▸ What is needed: Go through the data underneath and report how many lines hold the string "registered", giving only the number.

(Data extracted from a collection)

%%

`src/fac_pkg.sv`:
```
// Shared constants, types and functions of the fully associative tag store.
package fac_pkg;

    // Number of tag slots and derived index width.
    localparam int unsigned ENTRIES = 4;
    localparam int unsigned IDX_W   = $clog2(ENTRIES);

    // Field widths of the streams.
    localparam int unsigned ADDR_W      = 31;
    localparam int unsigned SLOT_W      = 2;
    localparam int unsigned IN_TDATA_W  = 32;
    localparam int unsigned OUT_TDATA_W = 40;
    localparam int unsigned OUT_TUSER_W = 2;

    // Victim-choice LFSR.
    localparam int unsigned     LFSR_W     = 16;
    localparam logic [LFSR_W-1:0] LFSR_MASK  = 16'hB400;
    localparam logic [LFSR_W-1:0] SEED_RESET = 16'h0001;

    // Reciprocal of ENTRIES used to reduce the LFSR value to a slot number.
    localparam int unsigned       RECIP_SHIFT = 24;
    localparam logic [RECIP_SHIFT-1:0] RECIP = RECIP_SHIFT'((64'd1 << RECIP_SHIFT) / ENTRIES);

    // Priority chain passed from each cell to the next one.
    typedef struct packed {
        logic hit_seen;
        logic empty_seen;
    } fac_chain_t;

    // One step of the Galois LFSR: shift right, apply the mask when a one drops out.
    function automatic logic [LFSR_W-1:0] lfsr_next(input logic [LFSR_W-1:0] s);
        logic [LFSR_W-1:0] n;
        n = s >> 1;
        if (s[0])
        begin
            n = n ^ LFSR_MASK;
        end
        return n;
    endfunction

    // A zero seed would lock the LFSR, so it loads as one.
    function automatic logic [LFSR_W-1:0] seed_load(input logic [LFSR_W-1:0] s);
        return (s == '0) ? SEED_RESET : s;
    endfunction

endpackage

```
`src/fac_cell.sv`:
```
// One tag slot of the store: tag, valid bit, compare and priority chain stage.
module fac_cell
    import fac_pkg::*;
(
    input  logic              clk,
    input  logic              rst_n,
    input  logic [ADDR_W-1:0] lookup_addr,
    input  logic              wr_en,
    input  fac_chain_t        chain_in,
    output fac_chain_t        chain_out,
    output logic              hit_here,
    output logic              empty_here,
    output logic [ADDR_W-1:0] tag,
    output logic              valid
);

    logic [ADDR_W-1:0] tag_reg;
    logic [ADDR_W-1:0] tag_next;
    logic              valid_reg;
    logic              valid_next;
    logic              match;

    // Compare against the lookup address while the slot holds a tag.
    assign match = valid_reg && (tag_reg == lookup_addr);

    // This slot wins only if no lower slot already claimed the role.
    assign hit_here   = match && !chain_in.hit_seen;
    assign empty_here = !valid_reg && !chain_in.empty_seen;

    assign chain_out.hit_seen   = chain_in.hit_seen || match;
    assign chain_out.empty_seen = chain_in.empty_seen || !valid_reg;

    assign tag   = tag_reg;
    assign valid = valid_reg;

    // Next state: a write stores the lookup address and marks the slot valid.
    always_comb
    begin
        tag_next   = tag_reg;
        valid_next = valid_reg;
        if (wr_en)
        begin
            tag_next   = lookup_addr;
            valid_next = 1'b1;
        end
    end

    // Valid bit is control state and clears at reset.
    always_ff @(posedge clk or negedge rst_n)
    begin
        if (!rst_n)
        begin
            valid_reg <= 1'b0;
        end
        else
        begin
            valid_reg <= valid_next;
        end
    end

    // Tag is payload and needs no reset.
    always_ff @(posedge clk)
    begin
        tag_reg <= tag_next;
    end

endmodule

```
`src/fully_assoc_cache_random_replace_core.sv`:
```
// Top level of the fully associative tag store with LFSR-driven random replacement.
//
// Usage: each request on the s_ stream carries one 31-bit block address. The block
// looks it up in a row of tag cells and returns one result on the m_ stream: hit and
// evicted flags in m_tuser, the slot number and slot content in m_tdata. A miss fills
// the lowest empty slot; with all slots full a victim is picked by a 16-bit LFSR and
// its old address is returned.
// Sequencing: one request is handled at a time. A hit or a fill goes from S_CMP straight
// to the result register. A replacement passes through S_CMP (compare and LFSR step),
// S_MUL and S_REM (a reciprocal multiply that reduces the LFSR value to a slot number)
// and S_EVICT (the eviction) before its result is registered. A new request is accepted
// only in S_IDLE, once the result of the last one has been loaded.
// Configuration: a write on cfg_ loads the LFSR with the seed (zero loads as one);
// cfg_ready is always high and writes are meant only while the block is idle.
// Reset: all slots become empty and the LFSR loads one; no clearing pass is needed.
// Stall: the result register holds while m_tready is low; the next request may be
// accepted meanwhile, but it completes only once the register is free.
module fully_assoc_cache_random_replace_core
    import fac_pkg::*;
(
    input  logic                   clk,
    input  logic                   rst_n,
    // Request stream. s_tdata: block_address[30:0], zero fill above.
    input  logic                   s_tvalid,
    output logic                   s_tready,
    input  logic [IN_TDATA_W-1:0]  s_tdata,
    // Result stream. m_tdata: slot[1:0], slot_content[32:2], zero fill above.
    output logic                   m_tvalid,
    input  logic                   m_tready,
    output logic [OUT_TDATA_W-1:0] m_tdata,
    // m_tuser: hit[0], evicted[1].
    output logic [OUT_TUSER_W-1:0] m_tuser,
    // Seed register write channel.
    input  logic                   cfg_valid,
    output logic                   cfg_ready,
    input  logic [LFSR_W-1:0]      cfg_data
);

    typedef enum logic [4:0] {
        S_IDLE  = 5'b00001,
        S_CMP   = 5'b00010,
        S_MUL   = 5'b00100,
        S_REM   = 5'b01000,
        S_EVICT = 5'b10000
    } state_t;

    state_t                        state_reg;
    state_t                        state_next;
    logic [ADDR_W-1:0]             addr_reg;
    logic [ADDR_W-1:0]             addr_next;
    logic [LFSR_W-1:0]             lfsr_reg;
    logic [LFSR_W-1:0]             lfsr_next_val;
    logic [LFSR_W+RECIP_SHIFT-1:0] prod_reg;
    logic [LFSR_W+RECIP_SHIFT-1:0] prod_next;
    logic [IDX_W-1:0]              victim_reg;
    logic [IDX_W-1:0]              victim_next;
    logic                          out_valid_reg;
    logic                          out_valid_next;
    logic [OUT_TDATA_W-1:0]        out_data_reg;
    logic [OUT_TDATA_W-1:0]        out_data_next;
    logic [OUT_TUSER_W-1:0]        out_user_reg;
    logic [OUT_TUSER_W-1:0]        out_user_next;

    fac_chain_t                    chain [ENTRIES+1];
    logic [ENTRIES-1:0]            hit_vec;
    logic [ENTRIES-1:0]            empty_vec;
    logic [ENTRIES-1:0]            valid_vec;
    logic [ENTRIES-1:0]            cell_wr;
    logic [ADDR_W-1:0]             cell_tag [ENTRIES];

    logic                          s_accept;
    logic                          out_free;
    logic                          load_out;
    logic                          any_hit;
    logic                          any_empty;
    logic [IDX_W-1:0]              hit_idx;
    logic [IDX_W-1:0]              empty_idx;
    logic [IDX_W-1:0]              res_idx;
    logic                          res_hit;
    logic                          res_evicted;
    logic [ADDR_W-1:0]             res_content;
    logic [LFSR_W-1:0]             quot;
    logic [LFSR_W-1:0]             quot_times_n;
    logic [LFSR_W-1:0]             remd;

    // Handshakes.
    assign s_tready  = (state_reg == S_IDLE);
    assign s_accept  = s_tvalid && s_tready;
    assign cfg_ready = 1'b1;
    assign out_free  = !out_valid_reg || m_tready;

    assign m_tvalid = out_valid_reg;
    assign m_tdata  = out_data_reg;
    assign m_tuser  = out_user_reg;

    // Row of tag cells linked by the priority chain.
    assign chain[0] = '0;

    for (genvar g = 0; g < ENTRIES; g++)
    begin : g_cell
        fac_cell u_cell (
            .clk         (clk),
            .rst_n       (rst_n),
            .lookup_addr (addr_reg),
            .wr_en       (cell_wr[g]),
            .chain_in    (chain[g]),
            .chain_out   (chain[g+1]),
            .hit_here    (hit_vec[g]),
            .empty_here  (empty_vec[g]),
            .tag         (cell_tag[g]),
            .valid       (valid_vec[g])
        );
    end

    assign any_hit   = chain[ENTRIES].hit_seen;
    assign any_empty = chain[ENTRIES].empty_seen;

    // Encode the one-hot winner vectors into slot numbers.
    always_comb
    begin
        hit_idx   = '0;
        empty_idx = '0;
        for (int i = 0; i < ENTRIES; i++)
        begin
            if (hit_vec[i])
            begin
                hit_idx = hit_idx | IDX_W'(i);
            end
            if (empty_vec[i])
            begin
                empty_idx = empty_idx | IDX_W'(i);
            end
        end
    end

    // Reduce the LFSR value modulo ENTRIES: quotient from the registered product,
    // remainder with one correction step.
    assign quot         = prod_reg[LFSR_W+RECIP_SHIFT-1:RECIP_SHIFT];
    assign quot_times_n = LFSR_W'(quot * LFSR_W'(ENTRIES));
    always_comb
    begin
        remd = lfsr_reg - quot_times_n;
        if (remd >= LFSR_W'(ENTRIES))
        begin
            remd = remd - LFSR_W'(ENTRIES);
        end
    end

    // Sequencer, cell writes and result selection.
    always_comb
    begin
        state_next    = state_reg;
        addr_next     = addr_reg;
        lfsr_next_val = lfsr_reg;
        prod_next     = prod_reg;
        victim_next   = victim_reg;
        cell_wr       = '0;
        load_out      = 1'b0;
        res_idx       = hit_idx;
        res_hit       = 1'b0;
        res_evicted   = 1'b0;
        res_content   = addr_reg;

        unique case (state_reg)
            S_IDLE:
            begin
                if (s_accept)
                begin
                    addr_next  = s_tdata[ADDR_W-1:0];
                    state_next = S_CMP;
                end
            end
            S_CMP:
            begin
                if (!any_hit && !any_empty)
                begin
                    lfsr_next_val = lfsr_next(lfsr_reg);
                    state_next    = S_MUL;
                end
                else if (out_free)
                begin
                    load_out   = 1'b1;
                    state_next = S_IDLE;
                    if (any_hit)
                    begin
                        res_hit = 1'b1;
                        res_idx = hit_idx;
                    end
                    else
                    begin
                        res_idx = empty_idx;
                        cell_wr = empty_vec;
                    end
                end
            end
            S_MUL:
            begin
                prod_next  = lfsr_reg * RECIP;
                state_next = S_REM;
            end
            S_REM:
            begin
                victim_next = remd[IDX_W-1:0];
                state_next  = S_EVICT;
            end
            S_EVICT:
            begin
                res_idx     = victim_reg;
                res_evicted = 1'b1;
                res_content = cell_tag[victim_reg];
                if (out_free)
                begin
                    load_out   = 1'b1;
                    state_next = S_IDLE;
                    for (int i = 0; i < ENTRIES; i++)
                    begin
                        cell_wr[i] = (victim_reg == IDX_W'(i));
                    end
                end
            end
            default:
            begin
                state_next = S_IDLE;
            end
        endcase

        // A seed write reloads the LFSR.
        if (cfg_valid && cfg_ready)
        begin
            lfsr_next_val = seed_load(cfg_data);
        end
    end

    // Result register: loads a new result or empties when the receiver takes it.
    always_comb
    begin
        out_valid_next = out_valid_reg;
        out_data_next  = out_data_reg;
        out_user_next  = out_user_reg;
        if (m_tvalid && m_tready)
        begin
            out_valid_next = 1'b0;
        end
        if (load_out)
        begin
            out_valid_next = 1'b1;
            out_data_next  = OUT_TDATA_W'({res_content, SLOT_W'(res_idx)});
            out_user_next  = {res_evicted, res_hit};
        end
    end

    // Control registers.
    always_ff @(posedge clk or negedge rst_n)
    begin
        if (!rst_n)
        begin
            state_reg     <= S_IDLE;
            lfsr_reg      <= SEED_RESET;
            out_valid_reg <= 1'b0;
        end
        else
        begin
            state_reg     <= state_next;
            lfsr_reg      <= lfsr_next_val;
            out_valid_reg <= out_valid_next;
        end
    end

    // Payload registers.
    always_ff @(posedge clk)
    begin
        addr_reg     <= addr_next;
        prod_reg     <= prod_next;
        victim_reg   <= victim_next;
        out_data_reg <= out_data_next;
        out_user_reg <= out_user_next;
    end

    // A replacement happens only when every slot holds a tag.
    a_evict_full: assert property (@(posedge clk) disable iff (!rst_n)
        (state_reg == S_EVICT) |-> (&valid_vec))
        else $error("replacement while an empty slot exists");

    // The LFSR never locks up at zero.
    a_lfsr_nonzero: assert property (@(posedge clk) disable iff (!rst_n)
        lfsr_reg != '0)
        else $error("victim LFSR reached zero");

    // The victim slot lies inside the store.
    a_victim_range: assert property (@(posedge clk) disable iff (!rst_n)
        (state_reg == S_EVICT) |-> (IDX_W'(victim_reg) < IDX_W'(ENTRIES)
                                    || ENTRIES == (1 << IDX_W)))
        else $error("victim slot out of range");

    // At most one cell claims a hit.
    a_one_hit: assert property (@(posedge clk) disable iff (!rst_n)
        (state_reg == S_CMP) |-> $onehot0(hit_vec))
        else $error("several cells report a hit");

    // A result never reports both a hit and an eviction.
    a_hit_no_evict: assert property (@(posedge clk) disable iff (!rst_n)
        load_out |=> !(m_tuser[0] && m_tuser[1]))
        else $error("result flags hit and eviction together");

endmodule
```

%%
%%

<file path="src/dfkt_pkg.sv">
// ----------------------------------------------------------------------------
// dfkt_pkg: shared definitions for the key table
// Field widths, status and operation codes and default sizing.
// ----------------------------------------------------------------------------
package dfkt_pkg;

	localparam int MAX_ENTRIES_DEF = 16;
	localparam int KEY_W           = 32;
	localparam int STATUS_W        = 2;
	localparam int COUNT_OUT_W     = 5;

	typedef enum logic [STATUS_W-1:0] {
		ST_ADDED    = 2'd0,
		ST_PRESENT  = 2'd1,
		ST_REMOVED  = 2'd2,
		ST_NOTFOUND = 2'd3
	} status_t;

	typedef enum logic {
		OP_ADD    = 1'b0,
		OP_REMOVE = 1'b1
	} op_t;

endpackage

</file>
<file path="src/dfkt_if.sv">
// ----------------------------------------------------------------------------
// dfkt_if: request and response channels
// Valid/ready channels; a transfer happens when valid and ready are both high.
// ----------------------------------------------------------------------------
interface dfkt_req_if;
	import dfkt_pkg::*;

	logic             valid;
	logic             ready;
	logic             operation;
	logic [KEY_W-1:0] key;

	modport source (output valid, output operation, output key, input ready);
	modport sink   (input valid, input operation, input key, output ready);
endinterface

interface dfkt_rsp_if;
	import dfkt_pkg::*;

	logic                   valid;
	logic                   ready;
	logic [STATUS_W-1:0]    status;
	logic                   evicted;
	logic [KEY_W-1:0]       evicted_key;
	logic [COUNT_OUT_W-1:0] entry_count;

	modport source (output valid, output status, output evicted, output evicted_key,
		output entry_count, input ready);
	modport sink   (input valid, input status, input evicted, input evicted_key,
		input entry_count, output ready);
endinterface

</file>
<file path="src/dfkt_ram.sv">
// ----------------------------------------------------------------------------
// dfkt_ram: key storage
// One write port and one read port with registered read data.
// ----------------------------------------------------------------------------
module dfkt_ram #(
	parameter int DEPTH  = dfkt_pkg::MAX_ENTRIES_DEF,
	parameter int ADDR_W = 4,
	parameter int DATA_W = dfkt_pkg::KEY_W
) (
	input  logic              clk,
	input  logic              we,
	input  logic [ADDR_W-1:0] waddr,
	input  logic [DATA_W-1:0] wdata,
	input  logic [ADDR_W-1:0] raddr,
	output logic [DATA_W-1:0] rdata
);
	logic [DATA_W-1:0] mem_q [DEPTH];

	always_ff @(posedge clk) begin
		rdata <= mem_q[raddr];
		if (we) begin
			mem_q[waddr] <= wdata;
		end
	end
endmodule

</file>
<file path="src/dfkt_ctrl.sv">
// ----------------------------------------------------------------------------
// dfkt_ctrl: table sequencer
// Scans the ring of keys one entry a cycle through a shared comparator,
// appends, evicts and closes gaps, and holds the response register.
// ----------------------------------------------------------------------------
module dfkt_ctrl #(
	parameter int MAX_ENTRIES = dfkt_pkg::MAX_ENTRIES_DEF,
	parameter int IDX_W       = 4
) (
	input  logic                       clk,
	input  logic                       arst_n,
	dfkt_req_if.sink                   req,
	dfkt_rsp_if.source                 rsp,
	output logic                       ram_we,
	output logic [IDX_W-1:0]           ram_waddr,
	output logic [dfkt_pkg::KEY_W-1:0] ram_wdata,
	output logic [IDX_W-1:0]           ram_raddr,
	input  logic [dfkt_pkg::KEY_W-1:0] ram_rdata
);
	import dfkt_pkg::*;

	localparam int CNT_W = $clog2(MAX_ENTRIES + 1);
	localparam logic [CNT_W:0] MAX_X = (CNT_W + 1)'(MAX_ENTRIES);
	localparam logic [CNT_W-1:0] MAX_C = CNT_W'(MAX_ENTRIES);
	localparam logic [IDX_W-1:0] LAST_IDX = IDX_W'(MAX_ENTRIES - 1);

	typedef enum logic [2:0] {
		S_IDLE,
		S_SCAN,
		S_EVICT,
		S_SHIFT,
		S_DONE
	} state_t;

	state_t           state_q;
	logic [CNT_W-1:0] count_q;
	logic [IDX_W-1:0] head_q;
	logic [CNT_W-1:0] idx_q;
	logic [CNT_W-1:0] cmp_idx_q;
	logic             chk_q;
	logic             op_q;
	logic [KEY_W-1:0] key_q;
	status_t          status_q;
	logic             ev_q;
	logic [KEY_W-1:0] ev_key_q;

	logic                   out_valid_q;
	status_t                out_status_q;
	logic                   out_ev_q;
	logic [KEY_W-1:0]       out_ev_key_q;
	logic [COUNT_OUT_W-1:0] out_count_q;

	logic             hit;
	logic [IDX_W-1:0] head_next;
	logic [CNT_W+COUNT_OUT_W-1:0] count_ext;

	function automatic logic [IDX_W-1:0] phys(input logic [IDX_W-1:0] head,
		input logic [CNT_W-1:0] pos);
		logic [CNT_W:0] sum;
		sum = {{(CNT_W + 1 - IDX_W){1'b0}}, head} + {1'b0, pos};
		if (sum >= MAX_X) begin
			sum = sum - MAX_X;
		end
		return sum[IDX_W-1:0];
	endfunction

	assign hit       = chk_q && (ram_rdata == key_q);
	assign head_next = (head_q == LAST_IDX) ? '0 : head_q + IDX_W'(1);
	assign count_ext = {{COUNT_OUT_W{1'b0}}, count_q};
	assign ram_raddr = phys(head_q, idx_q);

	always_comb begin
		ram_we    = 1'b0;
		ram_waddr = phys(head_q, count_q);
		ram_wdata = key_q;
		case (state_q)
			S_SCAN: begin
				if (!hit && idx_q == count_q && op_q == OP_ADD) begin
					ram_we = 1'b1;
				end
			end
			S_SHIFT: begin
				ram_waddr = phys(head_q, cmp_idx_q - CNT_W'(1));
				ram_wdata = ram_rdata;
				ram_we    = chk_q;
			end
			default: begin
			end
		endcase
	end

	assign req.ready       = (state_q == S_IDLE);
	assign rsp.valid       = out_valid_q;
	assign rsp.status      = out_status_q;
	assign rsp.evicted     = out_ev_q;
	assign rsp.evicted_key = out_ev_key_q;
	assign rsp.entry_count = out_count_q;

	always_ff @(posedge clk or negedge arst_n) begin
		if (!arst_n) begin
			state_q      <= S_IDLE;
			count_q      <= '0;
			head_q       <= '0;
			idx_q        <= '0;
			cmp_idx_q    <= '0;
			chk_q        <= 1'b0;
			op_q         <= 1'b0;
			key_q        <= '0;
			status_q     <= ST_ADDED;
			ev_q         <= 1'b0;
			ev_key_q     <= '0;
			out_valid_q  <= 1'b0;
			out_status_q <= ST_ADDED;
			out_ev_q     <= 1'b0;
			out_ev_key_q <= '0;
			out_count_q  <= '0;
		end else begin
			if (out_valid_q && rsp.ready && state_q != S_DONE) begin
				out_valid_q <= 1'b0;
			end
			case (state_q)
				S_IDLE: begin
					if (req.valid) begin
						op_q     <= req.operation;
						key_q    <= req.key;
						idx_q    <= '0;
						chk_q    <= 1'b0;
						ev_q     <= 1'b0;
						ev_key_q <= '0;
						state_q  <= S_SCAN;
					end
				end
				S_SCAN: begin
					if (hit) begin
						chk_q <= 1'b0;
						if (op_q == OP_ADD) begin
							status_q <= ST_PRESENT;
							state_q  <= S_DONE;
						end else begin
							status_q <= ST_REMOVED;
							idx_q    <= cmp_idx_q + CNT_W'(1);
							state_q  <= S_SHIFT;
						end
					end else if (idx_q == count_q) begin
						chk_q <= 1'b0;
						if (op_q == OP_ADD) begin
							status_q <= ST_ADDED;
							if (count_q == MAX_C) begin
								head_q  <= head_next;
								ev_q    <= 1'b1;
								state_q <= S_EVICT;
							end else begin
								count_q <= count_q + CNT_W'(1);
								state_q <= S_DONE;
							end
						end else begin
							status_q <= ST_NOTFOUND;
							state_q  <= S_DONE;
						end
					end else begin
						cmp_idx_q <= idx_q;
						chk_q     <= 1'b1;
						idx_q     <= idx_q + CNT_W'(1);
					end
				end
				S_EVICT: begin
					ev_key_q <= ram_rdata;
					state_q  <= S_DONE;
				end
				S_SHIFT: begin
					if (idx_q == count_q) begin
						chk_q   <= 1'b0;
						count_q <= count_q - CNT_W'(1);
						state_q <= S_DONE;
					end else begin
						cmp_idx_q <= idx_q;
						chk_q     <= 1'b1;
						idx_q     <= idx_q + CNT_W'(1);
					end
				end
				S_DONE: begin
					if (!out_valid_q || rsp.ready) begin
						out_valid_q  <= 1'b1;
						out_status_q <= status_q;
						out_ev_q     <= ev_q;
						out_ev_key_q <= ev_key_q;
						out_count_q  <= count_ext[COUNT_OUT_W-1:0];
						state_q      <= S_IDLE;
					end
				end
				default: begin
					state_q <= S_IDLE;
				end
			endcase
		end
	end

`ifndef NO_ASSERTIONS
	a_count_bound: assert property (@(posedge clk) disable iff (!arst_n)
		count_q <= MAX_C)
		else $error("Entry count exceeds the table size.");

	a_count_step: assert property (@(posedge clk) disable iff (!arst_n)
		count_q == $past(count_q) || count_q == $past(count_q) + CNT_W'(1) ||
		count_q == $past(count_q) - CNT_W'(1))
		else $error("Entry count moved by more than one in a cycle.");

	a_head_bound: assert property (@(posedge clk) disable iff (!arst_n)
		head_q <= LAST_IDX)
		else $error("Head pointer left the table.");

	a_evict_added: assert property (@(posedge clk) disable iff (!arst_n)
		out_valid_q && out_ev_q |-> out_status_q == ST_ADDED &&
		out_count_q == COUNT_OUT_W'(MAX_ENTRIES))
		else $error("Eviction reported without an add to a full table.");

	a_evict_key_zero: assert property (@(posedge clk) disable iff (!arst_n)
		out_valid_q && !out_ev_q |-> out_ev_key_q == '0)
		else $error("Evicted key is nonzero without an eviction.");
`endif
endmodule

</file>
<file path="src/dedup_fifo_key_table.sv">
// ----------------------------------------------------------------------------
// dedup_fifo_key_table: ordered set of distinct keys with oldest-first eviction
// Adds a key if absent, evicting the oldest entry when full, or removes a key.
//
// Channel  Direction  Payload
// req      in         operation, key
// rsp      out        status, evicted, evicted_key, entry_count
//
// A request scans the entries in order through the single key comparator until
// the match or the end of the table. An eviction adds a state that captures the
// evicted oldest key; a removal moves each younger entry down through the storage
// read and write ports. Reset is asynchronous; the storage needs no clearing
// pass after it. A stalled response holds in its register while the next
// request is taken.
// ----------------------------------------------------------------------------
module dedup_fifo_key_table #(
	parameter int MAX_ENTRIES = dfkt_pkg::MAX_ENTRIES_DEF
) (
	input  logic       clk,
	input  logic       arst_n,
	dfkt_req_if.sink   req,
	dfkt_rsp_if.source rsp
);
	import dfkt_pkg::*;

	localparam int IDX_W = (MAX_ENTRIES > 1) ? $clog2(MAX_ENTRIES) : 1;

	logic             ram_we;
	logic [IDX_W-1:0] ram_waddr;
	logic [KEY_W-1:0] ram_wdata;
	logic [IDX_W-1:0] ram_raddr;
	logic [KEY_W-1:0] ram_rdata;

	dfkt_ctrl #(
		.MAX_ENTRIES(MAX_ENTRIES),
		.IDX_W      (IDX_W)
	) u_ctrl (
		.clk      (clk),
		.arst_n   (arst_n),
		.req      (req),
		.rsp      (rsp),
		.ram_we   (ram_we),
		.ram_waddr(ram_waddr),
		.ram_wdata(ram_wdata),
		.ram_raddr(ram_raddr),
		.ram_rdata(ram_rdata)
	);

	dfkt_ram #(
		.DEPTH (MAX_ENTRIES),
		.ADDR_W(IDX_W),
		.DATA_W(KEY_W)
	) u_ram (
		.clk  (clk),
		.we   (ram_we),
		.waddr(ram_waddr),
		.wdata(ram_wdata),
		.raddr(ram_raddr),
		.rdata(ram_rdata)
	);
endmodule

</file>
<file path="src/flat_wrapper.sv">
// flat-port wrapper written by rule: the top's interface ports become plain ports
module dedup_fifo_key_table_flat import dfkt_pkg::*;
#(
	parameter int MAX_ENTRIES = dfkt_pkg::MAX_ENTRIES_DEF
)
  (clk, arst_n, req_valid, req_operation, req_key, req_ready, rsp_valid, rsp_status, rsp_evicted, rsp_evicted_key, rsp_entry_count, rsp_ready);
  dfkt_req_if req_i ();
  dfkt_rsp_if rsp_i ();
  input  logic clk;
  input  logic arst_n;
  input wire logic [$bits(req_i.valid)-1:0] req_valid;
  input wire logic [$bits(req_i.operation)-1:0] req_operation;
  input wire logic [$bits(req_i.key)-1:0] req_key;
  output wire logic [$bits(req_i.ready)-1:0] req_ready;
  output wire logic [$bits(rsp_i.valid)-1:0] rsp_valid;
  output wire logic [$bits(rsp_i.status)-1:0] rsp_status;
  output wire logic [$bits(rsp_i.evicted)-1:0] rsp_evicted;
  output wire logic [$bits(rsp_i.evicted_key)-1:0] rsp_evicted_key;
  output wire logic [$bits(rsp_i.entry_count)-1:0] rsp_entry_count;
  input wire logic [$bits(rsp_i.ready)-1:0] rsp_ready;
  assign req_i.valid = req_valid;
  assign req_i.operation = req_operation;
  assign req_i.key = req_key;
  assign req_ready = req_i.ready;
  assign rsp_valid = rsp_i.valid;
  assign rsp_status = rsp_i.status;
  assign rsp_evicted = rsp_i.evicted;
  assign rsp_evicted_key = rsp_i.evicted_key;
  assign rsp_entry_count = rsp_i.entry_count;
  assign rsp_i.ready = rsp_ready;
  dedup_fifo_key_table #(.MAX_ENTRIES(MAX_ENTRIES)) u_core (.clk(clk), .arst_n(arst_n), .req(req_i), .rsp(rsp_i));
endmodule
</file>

%%

▸ Reply: 3